Some insurance companies use a scoring model created by ChoicePoint and Fair Isaac Corporation, the company that invented credit scoring. Other insurance companies have designed their own scoring models. A standard scoring model does not exist. Each insurance company uses different models and weighs different data in a consumer’s credit report.

Credit reports contain errors

It has been well documented that credit reports can contain errors and those errors could be serious enough to result in a denial of credit. But it seems the insurance industry is looking for a reason to charge higher rates. They do not care about accuracy of credit data. But more sinister is the fact that insurance company practices end up hurting specific groups of people. For instance, several studies have shown that insurance scoring adversely affects African Americans, Hispanics, and low-income consumers.

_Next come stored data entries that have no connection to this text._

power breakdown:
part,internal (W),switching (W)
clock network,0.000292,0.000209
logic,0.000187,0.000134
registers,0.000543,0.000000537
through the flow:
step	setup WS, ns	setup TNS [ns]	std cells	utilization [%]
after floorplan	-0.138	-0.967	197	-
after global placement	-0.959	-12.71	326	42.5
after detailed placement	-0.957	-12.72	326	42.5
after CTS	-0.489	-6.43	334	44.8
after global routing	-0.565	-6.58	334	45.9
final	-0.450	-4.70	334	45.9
File: src/rtl/dma_sched_pkg.sv
package dma_sched_pkg;
  localparam int CFG_W    = 32;
  localparam int B_EN     = 0;
  localparam int B_HALT   = 18;
  localparam int SRC_LO   = 1;
  localparam int DST_LO   = 6;
  localparam int PACE_LO  = 11;
  localparam int PID_W    = 5;
  localparam int PACE_W   = 3;

  typedef enum logic [PACE_W-1:0] {
    PACE_FREE = 3'd0,
    PACE_DST  = 3'd1,
    PACE_SRC  = 3'd2,
    PACE_BOTH = 3'd3
  } pace_e;
endpackage

File: src/rtl/dma_chan_elig.sv
module dma_chan_elig
  import dma_sched_pkg::*;
#(
  parameter int CNT_W = 12,
  parameter int REQ_N = 32
) (
  input  logic [CFG_W-1:0] cfg,
  input  logic [CNT_W-1:0] cnt,
  input  logic [REQ_N-1:0] req,
  output logic             elig,
  output logic             bad_pace
);
  logic              cand;
  logic [PACE_W-1:0] pace;
  logic [PID_W-1:0]  src_id, dst_id;
  logic              src_rq, dst_rq, pace_ok;

  assign cand   = cfg[B_EN] && !cfg[B_HALT];
  assign pace   = cfg[PACE_LO +: PACE_W];
  assign src_id = cfg[SRC_LO +: PID_W];
  assign dst_id = cfg[DST_LO +: PID_W];
  assign src_rq = req[src_id];
  assign dst_rq = req[dst_id];

  always_comb begin
    case (pace)
      PACE_FREE: pace_ok = 1'b1;
      PACE_DST:  pace_ok = dst_rq;
      PACE_SRC:  pace_ok = src_rq;
      PACE_BOTH: pace_ok = src_rq && dst_rq;
      default:   pace_ok = 1'b0;
    endcase
  end

  assign bad_pace = cand && pace[PACE_W-1];
  assign elig     = cand && pace_ok && (cnt != '0);
endmodule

Steven Parton, general counsel for the Florida Office of Insurance Regulation, says, “What they’re really looking to see with insurance scores is who is most likely to file a claim, not who will most likely have an accident.

If I have the money, I won’t file a claim, because my rates will go up. People of low economic status don’t have that luxury.” Parton adds, “Insurance companies are looking at whether they’re relying on their insurance in case they have an accident, which is what they’re buying insurance for to begin with.” (

Notification if Denial is based on Credit

Insurance companies must disclose to consumers they are using credit information in the underwriting process and to determine rates. If a consumer’s credit score is the determinant in rejecting an application for insurance or another adverse decision, the consumer must be notified. Anyone denied insurance based on a credit report can get a free copy of their credit report.